▸ **Exercise**
Only certain lines below are wanted: those starting at the line containing "- output and inout bits: 54" and ending at the line containing "- cells in the longest elaborated chain, start to end: 7", both included, each retyped exactly.

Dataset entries

[src/core/adc_pkg.sv]
// constants, types and state layout for the converter mode and result controller
package adc_pkg;

  //////////////////////////////////////////////////////////////////////////////
  // bus geometry and register byte offsets
  localparam int         ADC_AW           = 8;
  localparam int         ADC_DW           = 32;
  localparam logic [7:0] ADC_OFS_CTRL0    = 8'h00;
  localparam logic [7:0] ADC_OFS_CTRL1    = 8'h04;
  localparam logic [7:0] ADC_OFS_RES_LO   = 8'h08;
  localparam logic [7:0] ADC_OFS_RES_HI   = 8'h0C;
  localparam logic [7:0] ADC_OFS_BUF1_HI  = 8'h10;
  localparam logic [7:0] ADC_OFS_BUF1_LO  = 8'h14;
  localparam logic [7:0] ADC_OFS_BUF2_HI  = 8'h18;
  localparam logic [7:0] ADC_OFS_BUF2_LO  = 8'h1C;
  localparam logic [7:0] ADC_OFS_AUTO     = 8'h20;
  localparam logic [7:0] ADC_OFS_CH1      = 8'h24;
  localparam logic [7:0] ADC_OFS_CH2      = 8'h28;
  localparam logic [7:0] ADC_OFS_DELAY    = 8'h2C;

  //////////////////////////////////////////////////////////////////////////////
  // field positions
  localparam int ADC_C0_START   = 7;
  localparam int ADC_C0_BUSY    = 6;
  localparam int ADC_C0_EN      = 5;
  localparam int ADC_C0_ALIGN   = 4;
  localparam int ADC_AM_START   = 7;
  localparam int ADC_AM_MODE_HI = 6;
  localparam int ADC_AM_MODE_LO = 5;
  localparam int ADC_CH1_TWO    = 5;
  localparam int ADC_CH_KIND    = 4;

  //////////////////////////////////////////////////////////////////////////////
  // widths and fixed codes
  localparam int          ADC_RES_W     = 12;
  localparam int          ADC_BUF_W     = 16;
  localparam int          ADC_DCNT_W    = 12;
  localparam logic [1:0]  ADC_MODE_MAN  = 2'h0;
  localparam logic [2:0]  ADC_INT_NONE  = 3'h0;
  localparam logic [3:0]  ADC_NIB_ZERO  = 4'h0;

  // sequencer states, gray along idle -> ch1 -> gap -> ch2 -> idle
  typedef enum logic [1:0] {
    ADC_ST_IDLE  = 2'b00,
    ADC_ST_CONV1 = 2'b01,
    ADC_ST_GAP   = 2'b11,
    ADC_ST_CONV2 = 2'b10
  } adc_state_e;

  // analog multiplexer steering toward the converter core
  typedef struct packed {
    logic [2:0] int_src;
    logic [3:0] ext_ch;
    logic       ext_connect;
  } adc_sel_s;

  // whole state of the controller
  typedef struct packed {
    logic [7:0]            ctrl0;
    logic [7:0]            ctrl1;
    logic [7:0]            automode;
    logic [5:0]            ch1;
    logic [4:0]            ch2;
    logic [3:0]            delay;
    logic                  busy;
    logic [ADC_RES_W-1:0]  result;
    logic [ADC_BUF_W-1:0]  buf1;
    logic [ADC_BUF_W-1:0]  buf2;
    logic [7:0]            shadow1;
    logic [7:0]            shadow2;
    adc_state_e            st;
    logic [ADC_DCNT_W-1:0] dcnt;
    logic                  start_prev;
    logic                  blank_prev;
    logic                  kick;
    adc_sel_s              sel;
    logic [7:0]            rdata;
    logic                  rerr;
  } adc_state_s;

  localparam adc_state_s ADC_STATE_RST = '0;

endpackage

[src/core/adc_ctrl.sv]
// converter mode sequencing, result formatting, auto buffers and apb register file
`timescale 1ns/1ps
module adc_ctrl
  import adc_pkg::*;
#(
  parameter int unsigned DLY_UNIT_CYC = 8
) (
  input  wire logic              mclk_in,
  input  wire logic              reset_in,
  input  wire logic              psel_in,
  input  wire logic              penable_in,
  input  wire logic              pwrite_in,
  input  wire logic [ADC_AW-1:0] paddr_in,
  input  wire logic [ADC_DW-1:0] pwdata_in,
  output logic      [ADC_DW-1:0] prdata_out,
  output logic                   pready_out,
  output logic                   pslverr_out,
  input  wire logic              blank_in,
  input  wire logic              conv_done_in,
  input  wire logic [11:0]       conv_data_in,
  output logic                   conv_start_out,
  output logic                   conv_power_out,
  output adc_sel_s               conv_sel_out,
  output logic [1:0]             ref_select_out,
  output logic [2:0]             conv_clock_select_out,
  output logic [4:0]             blanking_time_out
);

  //////////////////////////////////////////////////////////////////////////////
  // helpers

  // place a 12-bit result into the 16-bit high/low pair
  function automatic logic [ADC_BUF_W-1:0] fmt_result(input logic align, input logic [ADC_RES_W-1:0] res);
    if (align) begin
      fmt_result = {ADC_NIB_ZERO, res};
    end else begin
      fmt_result = {res, ADC_NIB_ZERO};
    end
  endfunction

  // true for every mapped register offset
  function automatic logic reg_hit(input logic [ADC_AW-1:0] a);
    reg_hit = (a == ADC_OFS_CTRL0) || (a == ADC_OFS_CTRL1) || (a == ADC_OFS_RES_LO) ||
              (a == ADC_OFS_RES_HI) || (a == ADC_OFS_BUF1_HI) || (a == ADC_OFS_BUF1_LO) ||
              (a == ADC_OFS_BUF2_HI) || (a == ADC_OFS_BUF2_LO) || (a == ADC_OFS_AUTO) ||
              (a == ADC_OFS_CH1) || (a == ADC_OFS_CH2) || (a == ADC_OFS_DELAY);
  endfunction

  // channel-register source to mux steering; kind 1 means internal source code
  function automatic adc_sel_s chan_sel(input logic kind, input logic [3:0] code);
    chan_sel.int_src     = kind ? code[2:0] : ADC_INT_NONE;
    chan_sel.ext_ch      = code;
    chan_sel.ext_connect = 1'b0;
  endfunction

  //////////////////////////////////////////////////////////////////////////////
  // state

  adc_state_s q;
  adc_state_s n;

  logic       setup;
  logic       wr;
  logic       auto_mode;
  logic       two_ch;
  logic       align_eff;
  logic       start_fall;
  logic       blank_fall;
  logic       trig;
  logic [7:0] rd_mux;
  logic [7:0] wb;
  logic [ADC_BUF_W-1:0] res_fmt;

  // mode decode from the registered control bytes
  assign auto_mode  = q.automode[ADC_AM_MODE_HI:ADC_AM_MODE_LO] != ADC_MODE_MAN;
  assign two_ch     = auto_mode & q.ch1[ADC_CH1_TWO];
  assign align_eff  = auto_mode | q.ctrl0[ADC_C0_ALIGN];
  assign start_fall = q.start_prev & ~q.ctrl0[ADC_C0_START];
  assign blank_fall = q.blank_prev & ~blank_in;
  // auto start needs its arm bit; manual start is a 1 then 0 on the start bit
  assign trig       = q.ctrl0[ADC_C0_EN] &
                      ((~auto_mode & start_fall) | (auto_mode & q.automode[ADC_AM_START] & blank_fall));
  assign setup      = psel_in & ~penable_in;
  assign wr         = psel_in & penable_in & pwrite_in;
  assign wb         = pwdata_in[7:0];
  // formatted result pair, split into bytes by the read multiplexer
  assign res_fmt    = fmt_result(align_eff, q.result);

  // read data multiplexer, sampled during the setup cycle
  always_comb begin
    rd_mux = 8'h00;
    unique case (paddr_in)
      ADC_OFS_CTRL0:   rd_mux = {q.ctrl0[ADC_C0_START], q.busy, q.ctrl0[ADC_C0_EN], align_eff, q.ctrl0[3:0]};
      ADC_OFS_CTRL1:   rd_mux = q.ctrl1;
      ADC_OFS_RES_LO:  rd_mux = res_fmt[7:0];
      ADC_OFS_RES_HI:  rd_mux = res_fmt[15:8];
      ADC_OFS_BUF1_HI: rd_mux = q.buf1[15:8];
      ADC_OFS_BUF1_LO: rd_mux = q.shadow1;
      ADC_OFS_BUF2_HI: rd_mux = q.buf2[15:8];
      ADC_OFS_BUF2_LO: rd_mux = q.shadow2;
      ADC_OFS_AUTO:    rd_mux = q.automode;
      ADC_OFS_CH1:     rd_mux = {2'h0, q.ch1};
      ADC_OFS_CH2:     rd_mux = {3'h0, q.ch2};
      ADC_OFS_DELAY:   rd_mux = {4'h0, q.delay};
      default:         rd_mux = 8'h00;
    endcase
  end

  //////////////////////////////////////////////////////////////////////////////
  // next state
  always_comb begin
    n            = q;
    n.kick       = 1'b0;
    n.start_prev = q.ctrl0[ADC_C0_START];
    n.blank_prev = blank_in;

    // apb setup: capture answer; a high-byte buffer read freezes its low byte
    if (setup) begin
      n.rerr  = ~reg_hit(paddr_in);
      n.rdata = pwrite_in ? 8'h00 : rd_mux;
      if (!pwrite_in && paddr_in == ADC_OFS_BUF1_HI) begin
        n.shadow1 = q.buf1[7:0];
      end
      if (!pwrite_in && paddr_in == ADC_OFS_BUF2_HI) begin
        n.shadow2 = q.buf2[7:0];
      end
    end

    // apb writes; busy and the data registers are not writable
    if (wr) begin
      unique case (paddr_in)
        ADC_OFS_CTRL0: begin
          n.ctrl0 = {wb[ADC_C0_START], 1'b0, wb[ADC_C0_EN],
                     auto_mode ? q.ctrl0[ADC_C0_ALIGN] : wb[ADC_C0_ALIGN], wb[3:0]};
        end
        ADC_OFS_CTRL1: n.ctrl1    = wb;
        ADC_OFS_AUTO:  n.automode = wb;
        ADC_OFS_CH1:   n.ch1      = wb[5:0];
        ADC_OFS_CH2:   n.ch2      = wb[4:0];
        ADC_OFS_DELAY: n.delay    = wb[3:0];
        default: ;
      endcase
    end

    // conversion sequencer
    unique case (q.st)
      ADC_ST_IDLE: begin
        if (trig) begin
          n.kick = 1'b1;
          n.busy = 1'b1;
          n.st   = ADC_ST_CONV1;
        end
      end
      ADC_ST_CONV1: begin
        if (conv_done_in) begin
          n.result = conv_data_in;
          n.busy   = 1'b0;
          if (auto_mode) begin
            n.buf1 = fmt_result(1'b1, conv_data_in);
          end
          if (two_ch) begin
            n.st   = ADC_ST_GAP;
            n.dcnt = ADC_DCNT_W'(q.delay * DLY_UNIT_CYC);
          end else begin
            n.st = ADC_ST_IDLE;
          end
        end
      end
      ADC_ST_GAP: begin
        // the inter-channel wait; a zero delay still costs one cycle here
        if (q.dcnt == '0) begin
          n.kick = 1'b1;
          n.busy = 1'b1;
          n.st   = ADC_ST_CONV2;
        end else begin
          n.dcnt = q.dcnt - ADC_DCNT_W'(1);
        end
      end
      ADC_ST_CONV2: begin
        if (conv_done_in) begin
          n.result = conv_data_in;
          n.buf2   = fmt_result(1'b1, conv_data_in);
          n.busy   = 1'b0;
          n.st     = ADC_ST_IDLE;
        end
      end
    endcase

    // disabling powers the core down and abandons any conversion, result kept
    if (!n.ctrl0[ADC_C0_EN]) begin
      n.st   = ADC_ST_IDLE;
      n.busy = 1'b0;
      n.kick = 1'b0;
    end

    // mux steering for the conversion now running or about to run
    if (two_ch) begin
      n.sel = (n.st == ADC_ST_GAP || n.st == ADC_ST_CONV2) ?
              chan_sel(n.ch2[ADC_CH_KIND], n.ch2[3:0]) :
              chan_sel(n.ch1[ADC_CH_KIND], n.ch1[3:0]);
    end else begin
      n.sel.int_src = n.ctrl1[7:5];
      n.sel.ext_ch  = n.ctrl0[3:0];
    end
    n.sel.ext_connect = n.ctrl0[ADC_C0_EN] & (n.sel.int_src == ADC_INT_NONE);
  end

  // single register stage for the whole state
  always_ff @(posedge mclk_in) begin
    if (reset_in) begin
      q <= ADC_STATE_RST;
    end else begin
      q <= n;
    end
  end

  //////////////////////////////////////////////////////////////////////////////
  // outputs

  // zero-wait slave: every access phase completes at once
  assign pready_out            = 1'b1;
  assign pslverr_out           = psel_in & penable_in & q.rerr;
  assign prdata_out            = {{(ADC_DW-8){1'b0}}, q.rdata};
  assign conv_start_out        = q.kick;
  assign conv_power_out        = q.ctrl0[ADC_C0_EN];
  assign conv_sel_out          = q.sel;
  assign ref_select_out        = q.ctrl1[4:3];
  assign conv_clock_select_out = q.ctrl1[2:0];
  assign blanking_time_out     = q.automode[4:0];
endmodule // adc_ctrl

[config.mk]
export PLATFORM = sky130hd
export DESIGN_NAME = adc_ctrl
export DESIGN_NICKNAME = d
export VERILOG_FILES = /design/src/core/adc_pkg.sv /design/src/core/adc_ctrl.sv
export SDC_FILE = /design/constraint.sdc
export NUM_CORES = 1
export LEC_CHECK = 0
export ABC_AREA = 1
export BUFFER_PORTS_ARGS = -buffer_cell sky130_fd_sc_hd__buf_2
export CAP_MARGIN = 20
export CORE_UTILIZATION = 50
export DETAILED_ROUTE_END_ITERATION = 16
export PLACE_DENSITY = 0.73
export REMOVE_ABC_BUFFERS = 1
export SLEW_MARGIN = 20
export SYNTH_ARGS = -nofsm -noshare
export SYNTH_HDL_FRONTEND = slang
export SYNTH_SLANG_ARGS = --single-unit
[constraint.sdc]
create_clock -name mclk_in -period 2.2 [get_ports mclk_in]
set_input_delay 0.11 -clock mclk_in [delete_from_list [all_inputs] [get_ports mclk_in]]
set_output_delay 0.11 -clock mclk_in [all_outputs]
set_load 0.02 [all_outputs]
-- After elaboration in Yosys (flattened, before gate mapping)
Index checks and enable logic that the tools add are counted.
W data, S select, Z words.
- add/sub/neg operators: 1
- eq/ne operators: 22
- multiplexer cells: 35
- bitwise logic cells: 20
- reductions and logical operators: 36
- operators with widths (kind ; count):
    $pmux W8 S12 ; 1
    $pmux W12 S2 ; 2
    $mux W37 ; 1
    $mux W12 ; 3
    $eq A8 B5 Y1 const B ; 4
    $eq A8 B6 Y1 const B ; 4
    $mux W8 ; 4
    $mux W29 ; 1
    $eq A8 B4 Y1 const B ; 2
    $mux W16 ; 1
    $reduce_and A2 Y1 ; 8
    $mux W14 ; 1
    $mux W13 ; 1
    $and A1 B1 Y1 ; 12
    $logic_not A12 Y1 ; 1
    $logic_or A1 B1 Y1 ; 12
    $mux W6 ; 2
    $ne A2 B2 Y1 const B ; 6
    $sub A12 B1 Y12 const B ; 1
    $mux W2 ; 5
    $reduce_and A3 Y1 ; 3
    $eq A2 B2 Y1 const B ; 4
    $eq A8 B3 Y1 const B ; 1
    $logic_not A8 Y1 ; 1
    18 further kinds ; 33
- register bits: 125
- input bits: 59
- output and inout bits: 54
- word-level logic and storage cells: 140

-- Depth between registers and ports, before layout
- depth after elaboration: 14
- gate-level depth with buffers: 15
- gate-level depth less buffers: 14

-- Worst setup path after synthesis
OpenSTA, ideal clock, no wires.
- path kind: register -> register
- start point: register q[33] (netlist name)
- end point: register q, in the netlist conv_sel_out[0]
- setup time: 0.110 ns
- arrival time: 1.621 ns
- required time: 2.090 ns
- path slack: 0.469 ns
- stages on the path, launching flop included: 16
- path buffers: 1
- period minus slack after synthesis: 1.731 ns
- cells stage by stage: dfxtp_1 > inv_1 > ha_1 > nand2_2 > nor2_4 > nand2_2 > nand2_1 > nor2_1 > inv_2 > nand3_2 > buf_6 > nand2_1 > nand2_1 > nand2_2 > nand3_2 > nor2_2
- cells in the longest elaborated chain, start to end: 9
- elaborated cells between the ends (all ways): 17
- classes of those cells: eq/ne (5); mux (8); bitwise (1); reduce/logical (3)
- ends and longest elaborated chain (element ; line ; text):
    from (decl) ; adc_ctrl.sv:59 ; adc_state_s q;
    from (signal assigned) ; adc_ctrl.sv:213 ; q <= n;
    $eq A2 B2 Y1 (tied with other cells) ; adc_ctrl.sv:146 ; unique case (q.st)
    $pmux W2 S4 (*) ; adc_ctrl.sv:146 ;
    $mux W2 (*) ; adc_ctrl.sv:190 ; if (!n.ctrl0[ADC_C0_EN]) begin
    $eq A2 B2 Y1 ; adc_ctrl.sv:198 ; n.sel = (n.st == ADC_ST_GAP || n.st == ADC_ST_CONV2) ?
    $logic_or A1 B1 Y1 (*) ; adc_ctrl.sv:198 ;
    $mux W8 (*) ; adc_ctrl.sv:198 ;
    $mux W7 (*) ; adc_ctrl.sv:197 ; if (two_ch) begin
    $logic_not A3 Y1 (*) ; adc_ctrl.sv:205 ; n.sel.ext_connect = n.ctrl0[ADC_C0_EN] & (n.sel.int_src == ADC_INT_NONE);
    $and A1 B1 Y1 (*) ; adc_ctrl.sv:205 ;
Mark *: on every way between the ends. The rest lies on a longest branch, timed or not. The select of a mux whose other input is x is not followed.
A chain may end at the register's enable or synchronous reset.

-- Worst setup path after layout
- start point: register q[33] (netlist name)
- end point: register q, in the netlist conv_sel_out[7]
- cells in the longest elaborated chain, start to end: 7
- elaborated cells between the ends (all ways): 15
- classes of those cells: eq/ne (5); mux (8); reduce/logical (2)
- ends and longest elaborated chain (element ; line):
    $eq A2 B2 Y1 (tied with other cells) ; adc_ctrl.sv:146
    $pmux W2 S4 (*) ; adc_ctrl.sv:146
    $mux W2 (*) ; adc_ctrl.sv:190
    $eq A2 B2 Y1 ; adc_ctrl.sv:198
    $logic_or A1 B1 Y1 (*) ; adc_ctrl.sv:198
    $mux W8 (*) ; adc_ctrl.sv:198
    $mux W7 (*) ; adc_ctrl.sv:197
Marks and branches as above.

==> out/results.tsv <==
stage	metric	value	unit
finish	area of the multi-input gates	0.003002	sq mm
outcome	status	finished clean	
sta	fmax	515.5	MHz
sta	clk_skew	0.007187	ns
critical_path	crit-path cells	inv_1 > ha_1 > nand2_2 > nor2_4 > nand2_2 > nand2_1 > nor2_1 > inv_2 > nand3_2 > nand2_1 > nand2_1 > nand2_2 > a21oi_1	
critical_path	launching point of the worst reg2reg path	q[33]$_SDFF_PP0_	
logic_synthesis	Synth Cell Area	0.006366	sq mm
worst_hold_path	Hold Path Class	in -> reg	
floorplanning	Initial Util	0.5213	
critical_path	crit-path max FO	11	
detailed_routing	Via density	5.054	
clocking	latest clock arrival within the worst-skew pair	0.42	ns
floorplanning	Die H	114.8	microns
floorplanning	FP Rows	40	
pwr	Switching Share	0.2140	
finish	most frequent cells in the layout	142 x nand2_1, 127 x nor2_1, 125 x dfxtp_1	
run	max-cap violations	0	
finish	ANT cells	0	
detailed_routing	DRC	0	
global_route	largest net degree at the start of global routing	55	
logic_synthesis	Post-Synthesis Cells	903	
pwr	P_leak	3.264	nW
pwr	Internal	0.004275	W
finish	FF+latch area	0.002502	sq mm
sta	RSZ-0062 raised after global routing	no	
critical_path	arrival time worst endpoint	2.27	ns
detailed_routing	wire length per cell	14.17	microns
critical_path	Critical Path RT	2.53	ns
sta	fin. max-slew vios	0	
floorplanning	# IOs	113	
global_route	vias in the first global route	5221	
detailed_routing	1st-iter DRT viols	472	
sta	crit share post-route	0.8818	
floorplanning	Die X	114.8	microns
placement	placed cells	1087	
critical_path	Max stage delay on crit path	0.40	ns
sta	Setup TNS Final	0	ns
worst_hold_path	hold endpoint	blanking_time_out[3]$_SDFFE_PP0P_	
worst_hold_path	hold depth	3	
logic_synthesis	Avg Cell Area, Syn	7.050	sq um
sta	Final min period	1.940	ns
pwr	Reg power frac	0.417	
pwr	clock share of power	0.542	
pwr	VDD IR max	0.0006487	V
logic_synthesis	Yosys cell types	39	
clocking	clk root buf	clkbuf_16	
sta	Final Hold Violating Endpoints	0	
pwr	P per Cell Area	743.0	mW/mm^2
detailed_routing	DRT antenna net count	0	
logic_synthesis	Synth Register Bits	125	
floorplanning	CORE AREA	0.01221	sq mm
finish	share of cells above drive strength 1	0.1713	
placement	GPL Wtd Cong	0.8839	
floorplanning	die area	0.01319	sq mm
finish	Layout area overhead	15.00	%
critical_path	CP Launch Type	flop	
finish	Fillers	1163	
placement	IO buf count	63	
clocking	H-tree Lvls	4	
critical_path	CP Capture Type	flop	
global_route	GR Overflow Total	0	
clocking	Reg clk slew, reported paths	0.06	ns
global_route	GRT Util Overall	0.2565	
pwr	Comb pwr share	0.041	
critical_path	Worst Path Buf+Inv	2	
clocking	deepest clock path buffer count	2	
logic_synthesis	Yosys warning count	0	
finish	Layout Cells excl Fill	1137	
finish	commonest non-fill, non-tap cell in the layout	nand2_1	
global_route	initial antenna violation count	0	
logic_synthesis	Seq/Total Area, Yosys	0.3931	
critical_path	critical path's slowest cell	dfxtp_1	
critical_path	critical path class	reg -> reg	
worst_hold_path	HP Start	pwdata_in[3]	
detailed_routing	vias	5746	
clocking	Sink Count	125	
sta	# setup viols final	0	
critical_path	reg-to-reg endpoint	conv_sel_out[7]$_SDFF_PP0_	
finish	fin area	0.007321	sq mm
critical_path	worst reg-to-reg setup slack	0.26	ns
clocking	CTS tree	done	
critical_path	CP delay by family, top	simple AND/OR/NAND/NOR gates	
clocking	Num CTS Buffers	17	
sta	relative slew slack	0.6689	
detailed_routing	routed wire length	16120	microns
sta	Worst Max-Slew Pin Slew	0.4915	ns
critical_path	Worst Reg-to-Reg Cells	13	
pwr	Switch Pwr	0.001164	W
detailed_routing	Pre-antenna DRT Iters	6	
placement	Detail Placement HPWL	11200	microns
global_route	first-pass GRT wire length	25780	microns
finish	Nets	1021	
placement	placed cell area	0.006524	sq mm
## per-stage QoR
stage          setup WS (ns)    util  hold WS, ns  total power [W]
2_1_floorplan         0.2433       -       0.1791         0.002427
3_3_place_gp          0.1260  0.5342       0.3331         0.002516
3_5_place_dp         0.05065  0.5342       0.3409         0.002518
4_1_cts              0.01003  0.5976   0.00001210         0.005458
5_1_grt              0.05267  0.5995      0.01665         0.005594
6_report              0.2601  0.5995     0.009821         0.005439
## metal layers
metal | GRT usage | wire length, microns
met1 | 0.3214 | 7142
met2 | 0.4311 | 7703
met3 | 0.05219 | 937
met4 | 0.1065 | 331
met5 | 0 | 0
## timing repair
item | in CTS | in global routing
hold buffers | 15 | 0
endpoints found under the hold margin | 30 | 0
setup buffers | 0 | 3
setup endpoints to repair | 0 | 20
resized for setup | 0 | 1
## cell families after synthesis
kind of cell / share of synthesized area
XOR/XNOR: 0.004128
buffers and inverters: 0.1490
adder cells (fa/ha/maj): 0.01179
AO/OA/AOI/OAI: 0.1814
AND/OR/NAND/NOR: 0.2594
flip-flops: 0.3931
other: 0.001180
## power groups by stage
stage	Sequential [W]	Clock, W	Combinational, W
3_5_place_dp	0.00232	0	0.000200
3_3_place_gp	0.00232	0	0.000199
4_1_cts	0.00227	0.00297	0.000222
5_1_grt	0.00227	0.00308	0.000246
6_report	0.00227	0.00295	0.000225
2_1_floorplan	0.00232	0	0.000110
## worst max-delay path by stage
| stage | slack [ns] | startpoint | endpoint | cells past startpoint |
|---|---|---|---|---|
| after floorplan | 0.24 | q[33]$_SDFF_PP0_ | q[31]$_SDFFE_PP0P_ | 11 |
| after global placement | 0.13 | q[33]$_SDFF_PP0_ | q[31]$_SDFFE_PP0P_ | 11 |
| after detailed placement | 0.05 | q[33]$_SDFF_PP0_ | conv_sel_out[3]$_SDFF_PP0_ | 13 |
| after CTS | 0.01 | q[33]$_SDFF_PP0_ | q[31]$_SDFFE_PP0P_ | 11 |
| after global routing | 0.05 | q[33]$_SDFF_PP0_ | conv_sel_out[3]$_SDFF_PP0_ | 13 |
| final | 0.26 | q[33]$_SDFF_PP0_ | conv_sel_out[7]$_SDFF_PP0_ | 13 |
## flip-flops by register name (all words and copies together) (netlist names)
name / count
prdata_out: 8
q: 96
conv_sel_out: 8
ref_select_out: 2
conv_power_out: 1
conv_start_out: 1
n: 1
blanking_time_out: 5
conv_clock_select_out: 3
## worst min-delay path, cell delays in order
cell and delay [ns]:
buf_2 0.13, inv_1 0.08, a21oi_1 0.06
## cell type report
cell class / count / share of cell area
Timing Repair Buffer: 93 / 0.07896
Multi-Input combinational cell: 613 / 0.4100
Sequential cell: 125 / 0.3418
Clock inverter: 12 / 0.02290
Inverter: 106 / 0.05520
Clock buffer: 20 / 0.06238
Tap cell: 168 / 0.02871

▸ **Task answer**
- output and inout bits: 54
- word-level logic and storage cells: 140

-- Depth between registers and ports, before layout
- depth after elaboration: 14
- gate-level depth with buffers: 15
- gate-level depth less buffers: 14

-- Worst setup path after synthesis
OpenSTA, ideal clock, no wires.
- path kind: register -> register
- start point: register q[33] (netlist name)
- end point: register q, in the netlist conv_sel_out[0]
- setup time: 0.110 ns
- arrival time: 1.621 ns
- required time: 2.090 ns
- path slack: 0.469 ns
- stages on the path, launching flop included: 16
- path buffers: 1
- period minus slack after synthesis: 1.731 ns
- cells stage by stage: dfxtp_1 > inv_1 > ha_1 > nand2_2 > nor2_4 > nand2_2 > nand2_1 > nor2_1 > inv_2 > nand3_2 > buf_6 > nand2_1 > nand2_1 > nand2_2 > nand3_2 > nor2_2
- cells in the longest elaborated chain, start to end: 9
- elaborated cells between the ends (all ways): 17
- classes of those cells: eq/ne (5); mux (8); bitwise (1); reduce/logical (3)
- ends and longest elaborated chain (element ; line ; text):
    from (decl) ; adc_ctrl.sv:59 ; adc_state_s q;
    from (signal assigned) ; adc_ctrl.sv:213 ; q <= n;
    $eq A2 B2 Y1 (tied with other cells) ; adc_ctrl.sv:146 ; unique case (q.st)
    $pmux W2 S4 (*) ; adc_ctrl.sv:146 ;
    $mux W2 (*) ; adc_ctrl.sv:190 ; if (!n.ctrl0[ADC_C0_EN]) begin
    $eq A2 B2 Y1 ; adc_ctrl.sv:198 ; n.sel = (n.st == ADC_ST_GAP || n.st == ADC_ST_CONV2) ?
    $logic_or A1 B1 Y1 (*) ; adc_ctrl.sv:198 ;
    $mux W8 (*) ; adc_ctrl.sv:198 ;
    $mux W7 (*) ; adc_ctrl.sv:197 ; if (two_ch) begin
    $logic_not A3 Y1 (*) ; adc_ctrl.sv:205 ; n.sel.ext_connect = n.ctrl0[ADC_C0_EN] & (n.sel.int_src == ADC_INT_NONE);
    $and A1 B1 Y1 (*) ; adc_ctrl.sv:205 ;
Mark *: on every way between the ends. The rest lies on a longest branch, timed or not. The select of a mux whose other input is x is not followed.
A chain may end at the register's enable or synchronous reset.

-- Worst setup path after layout
- start point: register q[33] (netlist name)
- end point: register q, in the netlist conv_sel_out[7]
- cells in the longest elaborated chain, start to end: 7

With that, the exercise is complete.